— What you are asked to do —
Copy each line of the following material that has the string "instances".

— Listed records —
···

===== config.mk =====
export PLATFORM = sky130hd
export DESIGN_NAME = ps2_keyboard_sequencer_flat
export DESIGN_NICKNAME = d
export VERILOG_FILES = /design/src/rtl/ps2_keyboard_sequencer_pkg.sv /design/src/rtl/ps2_keyboard_sequencer_if.sv /design/src/rtl/ps2_scancode_decoder.sv /design/src/rtl/ps2_keyboard_sequencer.sv /design/src/flat_wrapper.sv
export SDC_FILE = /design/constraint.sdc
export NUM_CORES = 1
export LEC_CHECK = 0
export CAP_MARGIN = 25
export CORE_UTILIZATION = 45
export DETAILED_ROUTE_END_ITERATION = 12
export PLACE_DENSITY_LB_ADDON = 0.05
export REMOVE_ABC_BUFFERS = 1
export SYNTH_ARGS = -nofsm -noshare
export SYNTH_HDL_FRONTEND = slang
export SYNTH_SLANG_ARGS = --single-unit

===== constraint.sdc =====
create_clock -name CLOCK_50 -period 2.7 [get_ports CLOCK_50]
set_input_delay 0.405 -clock CLOCK_50 [delete_from_list [all_inputs] [get_ports CLOCK_50]]
set_output_delay 0.405 -clock CLOCK_50 [all_outputs]
set_load 0.05 [all_outputs]

===== src/rtl/ps2_keyboard_sequencer_pkg.sv =====
// Shared constants and state encoding for the PS/2 keyboard sequencer.
// Imported by the sequencer top and the scancode decoder.
package ps2_pkg;

  localparam logic [7:0] CMD_RESET    = 8'hFF;
  localparam logic [7:0] CMD_SET_LEDS = 8'hED;
  localparam logic [7:0] RSP_ACK      = 8'hFA;
  localparam logic [7:0] RSP_RESEND   = 8'hFE;
  localparam logic [7:0] RSP_BAT_OK   = 8'hAA;
  localparam logic [7:0] RSP_BAT_FAIL = 8'hFC;
  localparam logic [7:0] PFX_EXT      = 8'hE0;
  localparam logic [7:0] PFX_BREAK    = 8'hF0;

  typedef enum logic [3:0] {
    INIT_CMD,
    INIT_SENT,
    INIT_ACK,
    INIT_BAT,
    IDLE,
    LED_CMD,
    LED_CMD_SENT,
    LED_CMD_ACK,
    LED_ARG,
    LED_ARG_SENT,
    LED_ARG_ACK
  } state_t;

  function automatic logic is_rsp(logic [7:0] b);
    return (b == RSP_ACK) || (b == RSP_RESEND) ||
           (b == RSP_BAT_OK);
  endfunction

endpackage


===== src/rtl/ps2_keyboard_sequencer_if.sv =====
// Bundle between the sequencer, PS2_Controller and the game logic.
// master = sequencer side, slave = controller/game side.
interface ps2_keyboard_sequencer_if;

  logic [7:0] the_command;
  logic       send_command;
  logic       command_was_sent;
  logic       error_communication_timed_out;
  logic [7:0] received_data;
  logic       received_data_en;
  logic       led_req;
  logic [2:0] led_mask;
  logic       key_valid;
  logic [7:0] key_code;
  logic       key_extended;
  logic       key_released;
  logic       init_done;
  logic       init_error;
  logic       busy;

  modport master (
    output the_command, send_command,
    output key_valid, key_code,
    output key_extended, key_released,
    output init_done, init_error, busy,
    input  command_was_sent,
    input  error_communication_timed_out,
    input  received_data, received_data_en,
    input  led_req, led_mask
  );

  modport slave (
    input  the_command, send_command,
    input  key_valid, key_code,
    input  key_extended, key_released,
    input  init_done, init_error, busy,
    output command_was_sent,
    output error_communication_timed_out,
    output received_data, received_data_en,
    output led_req, led_mask
  );

endinterface


===== src/rtl/ps2_scancode_decoder.sv =====
// Folds E0/F0 prefixes into single-cycle key events.
// Prefix state is dropped whenever the decoder is disabled.
module ps2_scancode_decoder (
  input  logic       clk_i,
  input  logic       rst_i,
  input  logic       en_i,
  input  logic [7:0] data_i,
  input  logic       data_en_i,
  output logic       key_valid_o,
  output logic [7:0] key_code_o,
  output logic       key_ext_o,
  output logic       key_rel_o
);
  import ps2_pkg::*;

  logic       ext_q, ext_d;
  logic       brk_q, brk_d;
  logic       vld_q, vld_d;
  logic [7:0] code_q, code_d;
  logic       kext_q, kext_d;
  logic       krel_q, krel_d;

  always_ff @(posedge clk_i) begin
    if (rst_i) begin
      ext_q  <= 1'b0;
      brk_q  <= 1'b0;
      vld_q  <= 1'b0;
      code_q <= '0;
      kext_q <= 1'b0;
      krel_q <= 1'b0;
    end else begin
      ext_q  <= ext_d;
      brk_q  <= brk_d;
      vld_q  <= vld_d;
      code_q <= code_d;
      kext_q <= kext_d;
      krel_q <= krel_d;
    end
  end

  always_comb begin
    ext_d  = ext_q;
    brk_d  = brk_q;
    vld_d  = 1'b0;
    code_d = code_q;
    kext_d = kext_q;
    krel_d = krel_q;
    if (!en_i) begin
      ext_d = 1'b0;
      brk_d = 1'b0;
    end else if (data_en_i) begin
      unique case (1'b1)
        (data_i == PFX_EXT):   ext_d = 1'b1;
        (data_i == PFX_BREAK): brk_d = 1'b1;
        is_rsp(data_i):        ;
        default: begin
          vld_d  = 1'b1;
          code_d = data_i;
          kext_d = ext_q;
          krel_d = brk_q;
          ext_d  = 1'b0;
          brk_d  = 1'b0;
        end
      endcase
    end
  end

  assign key_valid_o = vld_q;
  assign key_code_o  = code_q;
  assign key_ext_o   = kext_q;
  assign key_rel_o   = krel_q;

endmodule


===== src/rtl/ps2_keyboard_sequencer.sv =====
// Keyboard init / LED command sequencer with retry and timeout,
// decoding scancodes into key events while idle.
module ps2_keyboard_sequencer #(
  parameter int TIMEOUT_CYCLES = 50_000_000,
  parameter int RETRY_MAX      = 3
) (
  input  logic CLOCK_50,
  input  logic reset,
  ps2_keyboard_sequencer_if.master bus
);
  import ps2_pkg::*;

  localparam int TW = $clog2(TIMEOUT_CYCLES + 1);
  localparam int RW = $clog2(RETRY_MAX + 1);

  state_t          state_q, state_d, tgt;
  logic [TW-1:0]   cnt_q, cnt_d;
  logic [RW-1:0]   rty_q, rty_d;
  logic [7:0]      cmd_q, cmd_d;
  logic            send_q, send_d;
  logic            done_q, done_d;
  logic            err_q, err_d;
  logic            pend_q, pend_d;
  logic [2:0]      pmask_q, pmask_d;
  logic [2:0]      arg_q, arg_d;
  logic            waiting, led_st, tmo, do_rty;
  logic            rx, rx_ack, rx_rsnd, sent, terr;

  assign rx      = bus.received_data_en;
  assign rx_ack  = rx && (bus.received_data == RSP_ACK);
  assign rx_rsnd = rx && (bus.received_data == RSP_RESEND);
  assign sent    = bus.command_was_sent;
  assign terr    = bus.error_communication_timed_out;

  assign waiting = state_q inside {INIT_SENT, INIT_ACK,
    INIT_BAT, LED_CMD_SENT, LED_CMD_ACK,
    LED_ARG_SENT, LED_ARG_ACK};
  assign led_st = state_q inside {LED_CMD, LED_CMD_SENT,
    LED_CMD_ACK, LED_ARG, LED_ARG_SENT, LED_ARG_ACK};
  assign tmo = waiting &&
    (cnt_q == TW'(TIMEOUT_CYCLES - 1));

  always_ff @(posedge CLOCK_50) begin
    if (reset) begin
      state_q <= INIT_CMD;
      cnt_q   <= '0;
      rty_q   <= '0;
      cmd_q   <= '0;
      send_q  <= 1'b0;
      done_q  <= 1'b0;
      err_q   <= 1'b0;
      pend_q  <= 1'b0;
      pmask_q <= '0;
      arg_q   <= '0;
    end else begin
      state_q <= state_d;
      cnt_q   <= cnt_d;
      rty_q   <= rty_d;
      cmd_q   <= cmd_d;
      send_q  <= send_d;
      done_q  <= done_d;
      err_q   <= err_d;
      pend_q  <= pend_d;
      pmask_q <= pmask_d;
      arg_q   <= arg_d;
    end
  end

  always_comb begin
    state_d = state_q;
    tgt     = INIT_CMD;
    rty_d   = rty_q;
    cmd_d   = cmd_q;
    send_d  = 1'b0;
    done_d  = done_q;
    err_d   = err_q;
    pend_d  = pend_q;
    pmask_d = pmask_q;
    arg_d   = arg_q;
    do_rty  = 1'b0;
    if (bus.led_req) begin
      pmask_d = bus.led_mask;
      pend_d  = 1'b1;
    end
    unique case (state_q)
      INIT_CMD: begin
        cmd_d   = CMD_RESET;
        send_d  = 1'b1;
        state_d = INIT_SENT;
      end
      INIT_SENT: begin
        if (sent) state_d = INIT_ACK;
        else if (terr || tmo) do_rty = 1'b1;
      end
      INIT_ACK: begin
        if (rx_ack) begin
          state_d = INIT_BAT;
          rty_d   = '0;
        end else if (rx_rsnd || tmo) do_rty = 1'b1;
      end
      INIT_BAT: begin
        if (rx && bus.received_data == RSP_BAT_OK) begin
          done_d  = 1'b1;
          state_d = IDLE;
        end else if (rx &&
                     bus.received_data == RSP_BAT_FAIL) begin
          err_d   = 1'b1;
          state_d = IDLE;
        end else if (tmo) do_rty = 1'b1;
      end
      IDLE: begin
        // A byte being decoded this cycle defers the LED request.
        if (!rx && (bus.led_req || pend_q)) begin
          state_d = LED_CMD;
          pend_d  = 1'b0;
          arg_d   = bus.led_req ? bus.led_mask : pmask_q;
        end
      end
      LED_CMD: begin
        cmd_d   = CMD_SET_LEDS;
        send_d  = 1'b1;
        state_d = LED_CMD_SENT;
      end
      LED_CMD_SENT: begin
        tgt = LED_CMD;
        if (sent) state_d = LED_CMD_ACK;
        else if (terr || tmo) do_rty = 1'b1;
      end
      LED_CMD_ACK: begin
        tgt = LED_CMD;
        if (rx_ack) begin
          state_d = LED_ARG;
          rty_d   = '0;
        end else if (rx_rsnd || tmo) do_rty = 1'b1;
      end
      LED_ARG: begin
        cmd_d   = {5'b0, arg_q};
        send_d  = 1'b1;
        state_d = LED_ARG_SENT;
      end
      LED_ARG_SENT: begin
        tgt = LED_ARG;
        if (sent) state_d = LED_ARG_ACK;
        else if (terr || tmo) do_rty = 1'b1;
      end
      LED_ARG_ACK: begin
        tgt = LED_ARG;
        if (rx_ack) begin
          state_d = IDLE;
          rty_d   = '0;
        end else if (rx_rsnd || tmo) do_rty = 1'b1;
      end
      default: state_d = INIT_CMD;
    endcase
    if (do_rty) begin
      if (rty_q < RW'(RETRY_MAX)) begin
        rty_d   = rty_q + RW'(1);
        state_d = tgt;
      end else begin
        // Give up: fresh retry budget for the next command.
        err_d   = 1'b1;
        rty_d   = '0;
        state_d = IDLE;
        if (led_st) pend_d = 1'b0;
      end
    end
  end

  assign cnt_d = (waiting && state_d == state_q) ?
                 cnt_q + TW'(1) : '0;

  ps2_scancode_decoder u_dec (
    .clk_i       (CLOCK_50),
    .rst_i       (reset),
    .en_i        (state_q == IDLE),
    .data_i      (bus.received_data),
    .data_en_i   (bus.received_data_en),
    .key_valid_o (bus.key_valid),
    .key_code_o  (bus.key_code),
    .key_ext_o   (bus.key_extended),
    .key_rel_o   (bus.key_released)
  );

  assign bus.the_command  = cmd_q;
  assign bus.send_command = send_q;
  assign bus.init_done    = done_q;
  assign bus.init_error   = err_q;
  assign bus.busy         = (state_q != IDLE);

endmodule

===== src/flat_wrapper.sv =====
// flat-port wrapper written by rule: the top's interface ports become plain ports
module ps2_keyboard_sequencer_flat import ps2_pkg::*;
#(
  parameter int TIMEOUT_CYCLES = 50_000_000,
  parameter int RETRY_MAX      = 3
)
  (CLOCK_50, reset, bus_the_command, bus_send_command, bus_key_valid, bus_key_code, bus_key_extended, bus_key_released, bus_init_done, bus_init_error, bus_busy, bus_command_was_sent, bus_error_communication_timed_out, bus_received_data, bus_received_data_en, bus_led_req, bus_led_mask);
  ps2_keyboard_sequencer_if bus_i ();
  input  logic CLOCK_50;
  input  logic reset;
  output wire logic [$bits(bus_i.the_command)-1:0] bus_the_command;
  output wire logic [$bits(bus_i.send_command)-1:0] bus_send_command;
  output wire logic [$bits(bus_i.key_valid)-1:0] bus_key_valid;
  output wire logic [$bits(bus_i.key_code)-1:0] bus_key_code;
  output wire logic [$bits(bus_i.key_extended)-1:0] bus_key_extended;
  output wire logic [$bits(bus_i.key_released)-1:0] bus_key_released;
  output wire logic [$bits(bus_i.init_done)-1:0] bus_init_done;
  output wire logic [$bits(bus_i.init_error)-1:0] bus_init_error;
  output wire logic [$bits(bus_i.busy)-1:0] bus_busy;
  input wire logic [$bits(bus_i.command_was_sent)-1:0] bus_command_was_sent;
  input wire logic [$bits(bus_i.error_communication_timed_out)-1:0] bus_error_communication_timed_out;
  input wire logic [$bits(bus_i.received_data)-1:0] bus_received_data;
  input wire logic [$bits(bus_i.received_data_en)-1:0] bus_received_data_en;
  input wire logic [$bits(bus_i.led_req)-1:0] bus_led_req;
  input wire logic [$bits(bus_i.led_mask)-1:0] bus_led_mask;
  assign bus_the_command = bus_i.the_command;
  assign bus_send_command = bus_i.send_command;
  assign bus_key_valid = bus_i.key_valid;
  assign bus_key_code = bus_i.key_code;
  assign bus_key_extended = bus_i.key_extended;
  assign bus_key_released = bus_i.key_released;
  assign bus_init_done = bus_i.init_done;
  assign bus_init_error = bus_i.init_error;
  assign bus_busy = bus_i.busy;
  assign bus_i.command_was_sent = bus_command_was_sent;
  assign bus_i.error_communication_timed_out = bus_error_communication_timed_out;
  assign bus_i.received_data = bus_received_data;
  assign bus_i.received_data_en = bus_received_data_en;
  assign bus_i.led_req = bus_led_req;
  assign bus_i.led_mask = bus_led_mask;
  ps2_keyboard_sequencer #(.TIMEOUT_CYCLES(TIMEOUT_CYCLES), .RETRY_MAX(RETRY_MAX)) u_core (.CLOCK_50(CLOCK_50), .reset(reset), .bus(bus_i));
endmodule

# After elaboration in Yosys (flattened, before gate mapping)
# Index checks and enable logic that the tools add are counted.
# op_classes
addsub,2
order_cmp,1
eq_ne,19
mux,42
bitwise_logic,6
reduce_logical,36
# op_table
operator,count
$eq A8 B8 Y1 const B,6
$mux W4,11
$pmux W4 S11,1
$add A26 B1 Y26 const B,1
$eq A26 B26 Y1 const B,1
$pmux W8 S3,1
$mux W1,20
$eq A4 B3 Y1 const B,4
$reduce_or A3 Y1,5
$eq A4 B4 Y1 const B,3
$reduce_or A2 Y1,6
$reduce_and A2 Y1,5
$eq A4 B2 Y1 const B,2
$mux W2,4
$pmux W4 S2,1
$logic_and A1 B1 Y1,7
$reduce_bool A7 Y1,1
$not A1 Y1,6
$reduce_bool A6 Y1,1
$logic_or A1 B1 Y1,5
$eq A4 B1 Y1 const B,1
$eq A4 B4 Y1,1
$logic_not A4 Y1,1
$ne A4 B3 Y1 const B,1
other kinds (9),11
# totals
regBits,63
input_bits,17
out_inout_bits,23
word_cells,122

# Longest topological paths before layout
# logic_depth
word_depth,12
depth_mapped,10
ltp_nobuf,8

# Hierarchy
# Synthesis repeated with hierarchy kept, for this count alone.
# hier_totals
hier_cells,363
hier_area_um2,3093.0
# by_module_without_submodules
module,instances,cells_each,area_each_um2,seq_area_each_um2
ps2_keyboard_sequencer,1,290,2407.3,940.9
ps2_scancode_decoder,1,73,685.7,260.2

# Least setup slack after synthesis
# OpenSTA, ideal clock, no wires.
# synth_path
kind,register -> register
startpoint,register u_core.state_q[1]
endpoint,register u_core.cnt_q[15]
setup_ps,73
arrival_ps,2291
required_ps,2627
setup_slack_ps,336
stages_incl_launch_ff,9
n_path_buf,1
period_less_slack_ps,2364
cell_sequence,dfxtp_1 -> nor2_1 -> nand3_2 -> nor3_1 -> nand4bb_1 -> o221a_2 -> nand2_1 -> buf_2 -> nor3_2
# synth_between
elab_chain_cells,12
elab_cells_between_ends,44
cone_classes,eq/ne (11); mux (21); bitwise (1); reduce/logical (11)
# synth_lines
element,line,source
start: declaration,ps2_keyboard_sequencer.sv:16,"state_t state_q, state_d, tgt;"
start signal: assignment,ps2_keyboard_sequencer.sv:56,state_q <= state_d;
$eq A4 B1 Y1 (tied with other cells),"ps2_keyboard_sequencer.sv:35, ps2_keyboard_sequencer.sv:85",
$reduce_bool A7 Y1,ps2_keyboard_sequencer.sv:35,"assign waiting = state_q inside {INIT_SENT, INIT_ACK,"
$logic_and A1 B1 Y1,ps2_keyboard_sequencer.sv:40,assign tmo = waiting &&
$mux W1 (tied with other cells),ps2_keyboard_sequencer.sv:109,end else if (tmo) do_rty = 1'b1;
"$mux W1, on equally long branches",-,
"$mux W1, on equally long branches","ps2_keyboard_sequencer.sv:102, ps2_keyboard_sequencer.sv:96, ps2_keyboard_sequencer.sv:126",
$pmux W1 S3,ps2_keyboard_sequencer.sv:85,unique case (state_q)
$mux W4,ps2_keyboard_sequencer.sv:155,if (do_rty) begin
$eq A4 B4 Y1,ps2_keyboard_sequencer.sv:169,assign cnt_d = (waiting && state_d == state_q) ?
$logic_and A1 B1 Y1 (*),ps2_keyboard_sequencer.sv:169,
$not A1 Y1 (no source line) (*),-,
$reduce_or A2 Y1 (no source line) (*),-,
end signal: assignment,ps2_keyboard_sequencer.sv:57,cnt_q <= cnt_d;
end: declaration,ps2_keyboard_sequencer.sv:17,"logic [TW-1:0] cnt_q, cnt_d;"
# Mark *: on every way between the ends. The rest lies on a longest branch, timed or not.
# A chain may end at the register's enable or synchronous reset.

# Worst setup path after layout
# layout_path
startpoint,input bus_received_data[1]
endpoint,register u_core.cnt_q[4]
# layout_between
elab_chain_cells,11
elab_cells_between_ends,25
cone_classes,eq/ne (5); mux (12); bitwise (1); reduce/logical (7)
# layout_lines
element,line,source
start: declaration,flat_wrapper.sv:22,input wire logic [$bits(bus_i.received_data)-1:0] bus_received_data;
$eq A8 B8 Y1,ps2_keyboard_sequencer.sv:31,assign rx_rsnd = rx && (bus.received_data == RSP_RESEND);
$logic_and A1 B1 Y1,ps2_keyboard_sequencer.sv:31,
$logic_or A1 B1 Y1,"ps2_keyboard_sequencer.sv:99, ps2_keyboard_sequencer.sv:134, ps2_keyboard_sequencer.sv:151",
$mux W1,"ps2_keyboard_sequencer.sv:99, ps2_keyboard_sequencer.sv:134, ps2_keyboard_sequencer.sv:151",
$mux W1,ps2_keyboard_sequencer.sv:96,if (rx_ack) begin
$pmux W1 S3,ps2_keyboard_sequencer.sv:85,
$mux W4 (*),ps2_keyboard_sequencer.sv:155,
$eq A4 B4 Y1 (*),ps2_keyboard_sequencer.sv:169,
$logic_and A1 B1 Y1 (*),ps2_keyboard_sequencer.sv:169,
$not A1 Y1 (no source line) (*),-,
$reduce_or A2 Y1 (no source line) (*),-,
# Marked as above.

==> qor.yml <==
outcome: "finished clean"
grt_first_pass_wirelength_um: 11800
antenna_left: 0
ys_async_sr_fraction_pct: 0
cts_buffers: 9
final_nets: 429
synth_top_flop_cell: "dfxtp_1"
cts_setup_buffers: 0
gr-total-overflow: 0
wire_per_inst_um: 14.1
final_cell_area_um2: 3970
initial_core_util_pct: 47.7
cts_tree: "built"
pwr-share-comb_pct: 36.7
postCtsHoldBufs: 0
seq_area_frac_synth_pct: 38.6
grt_pass1_vias: 2560
yosysTopAreaCell: "dfxtp_1"
drt_pass1_iterations: 4
p_switching_w: 0.00117
antenna_cells: 0
cp-end-kind: "flop"
clk_pin_slew_ps: 70
post_cts_resize_count: 0
vias: 2670
synth_cells: 353
place_ws_ps: -172
dieWidth_um: 85.2
period_share_pct: 93.3
grt_max_degree: 34
antenna_found_initial: 0
utilization_pct: 60.8
drc: 0
worstPathMaxFanout: 26
fp-row-count: 29
htreeDepth: 3
cp-start-kind: "primary input"
synth_seq_cells: 60
drive_above_1_share_pct: 17.8
ir_worst_vdd_uv: 595
syn_avg_cell_area_um2: 8.83
maxSlewViolCount: 0
ios: 40
synth_area_leaders: "dfxtp_1 (39%), nor2_1 (6.4%), nor3_2 (6.1%)"
area_growth_pct: 27.5
dpl.hpwl_um: 4870
max_slew_margin_pct: 65.7
rsz0062_at_grt: "false"
cap_violations: 0
yosys.cell_types.count: 57
crit_type: "primary input to flop"
placed_area_um2: 3720
pwr-share-seq_pct: 31.6
worstSkewPairLatency_ps: 340
cts_root_buf: "clkbuf_8"
power.leakage_nw: 1.38
io_buffers: 39
synth_edf_count: 0
grtUsageTotal_pct: 20.6
synth_area_um2: 3120
min_path_type: "flop to flop"
required_ps: 2970
max_slew.worst_pin.slew_ps: 513
critPathArrivalTime_ps: 2780
hold_violations: 0
die_area_um2: 7260
core-area_um2: 6530
cpPeakStageDelay_ps: 590
place_congestion: 0.892
power_frac_clock_pct: 31.7
crit_path_cell_trace: "clkdlybuf4s50_1 -> nor4b_4 -> o211ai_2 -> and2_1 -> a2111o_1 -> a21oi_2 -> o221ai_4 -> buf_12 -> nor3_1"
yosys_warnings: 0
critPathSlowestCell: "clkdlybuf4s50_1"
p_int_w: 0.00205
p_per_area_nw_per_um2: 811
die_h_um: 85.2
swShare_pct: 36.3
clock.fmax_mhz: 397
ff_latch_area_um2: 1200
cts_sinks: 60
wl_um: 6950
fin_skew_ps: 8.44
min_period_ps: 2520
multiInputGateArea_um2: 1770
synth_top_area_share_pct: 38.6
finalSetupViolCount: 0
vias_per_cell: 5.43
cts_buffer_depth: 2
drt_first_iter_violations: 134
layout_setup_ws_ps: 181
fill_cells: 574
-- layer usage --
metal | track usage, % | routed length, um
met5 | 0 | 0
met4 | 8.47 | 139
met3 | 5.84 | 318
met2 | 33.9 | 3250
met1 | 25.4 | 3240
-- power groups by stage --
stage / Clock (W) / Combinational (W) / Sequential [W]
2_1_floorplan: 0 / 0.000539 / 0.00122
3_3_place_gp: 0 / 0.00117 / 0.00104
3_5_place_dp: 0 / 0.00119 / 0.00103
4_1_cts: 0.00105 / 0.00119 / 0.00102
5_1_grt: 0.00109 / 0.00126 / 0.00103
6_report: 0.00102 / 0.00118 / 0.00102
-- registers in the layout (all words and copies together), names as in the netlist --
name and flops:
u_core.rty_q 2, u_core.pmask_q 3, u_core.u_dec.key_rel_o 1, u_core.bus.the_command 5
u_core.u_dec.key_valid_o 1, u_core.u_dec.brk_q 1, u_core.bus.init_error 1, u_core.arg_q 3
u_core.u_dec.key_ext_o 1, u_core.u_dec.ext_q 1, u_core.bus.send_command 1, u_core.u_dec.key_code_o 8
u_core.pend_q 1, u_core.bus.init_done 1, u_core.state_q 4, u_core.cnt_q 26
-- path summary, 6_finish.rpt --
path / start / to / slack [ps] / cells past startpoint
worst min-delay path: u_core.cnt_q[0]$_SDFF_PP0_ / u_core.cnt_q[0]$_SDFF_PP0_ / 470 / 1
worst min register to register: u_core.cnt_q[0]$_SDFF_PP0_ / u_core.cnt_q[0]$_SDFF_PP0_ / 470 / 1
worst max-delay path: bus_received_data[1] / u_core.cnt_q[4]$_SDFF_PP0_ / 180 / 9
worst max register to register: u_core.cnt_q[10]$_SDFF_PP0_ / u_core.cnt_q[4]$_SDFF_PP0_ / 200 / 8
-- metrics by stage --
| step | power [W] | instances | hold slack (ps) | setup TNS, ps |
|---|---|---|---|---|
| 3_5_place_dp | 0.00222 | 476 | 458 | -3690 |
| 6_report | 0.00322 | 492 | 467 | 0 |
| 4_1_cts | 0.00325 | 492 | 473 | 0 |
| 3_3_place_gp | 0.00221 | 476 | 456 | -1400 |
| 2_1_floorplan | 0.00176 | 332 | 434 | -5040 |
| 5_1_grt | 0.00338 | 492 | 496 | 0 |
-- cell type report --
cell class	count	share of cell area [%]
Tap cell	77	2.43
Clock buffer	12	3.91
Timing Repair Buffer	67	15.8
Multi-Input combinational cell	265	44.5
Clock inverter	4	2.39
Inverter	7	0.662
Sequential cell	60	30.2
-- placed cells by master, fill, tap and decap left out, types with 3 or more instances in the layout --
cell,synthesis,routed
a211oi_1,8,8
a21oi_1,13,13
a31oi_1,4,4
a41oi_1,3,3
and2_1,4,4
and4_1,4,4
buf_4,5,26
bufinv_16,0,3
clkbuf_8,0,11
clkdlybuf4s50_1,0,38
dfxtp_1,60,60
inv_1,7,7
mux2i_1,14,14
nand2_1,28,28
nand2b_1,3,3
nand3_1,11,11
nand4_1,7,7
nor2_1,53,53
nor3_1,16,16
nor3_2,19,19
nor4_1,4,4
o21ai_0,8,8
xnor2_1,9,9
xor2_1,16,16
-- synthesized netlist by cell type, drive strengths merged (3+ instances only) --
cell type	count
nand2	28
a41oi	3
nand4	7
o21ai	9
nand2b	3
a31oi	4
a211oi	8
mux2i	15
nand3	12
and2	4
dfxtp	60
nor3	35
and4	4
xnor2	9
nor2	54
a21oi	14
xor2	16
clkbuf	8
inv	7
buf	13
nor4	5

···

— Response for this exercise —
module,instances,cells_each,area_each_um2,seq_area_each_um2
| step | power [W] | instances | hold slack (ps) | setup TNS, ps |
-- placed cells by master, fill, tap and decap left out, types with 3 or more instances in the layout --
-- synthesized netlist by cell type, drive strengths merged (3+ instances only) --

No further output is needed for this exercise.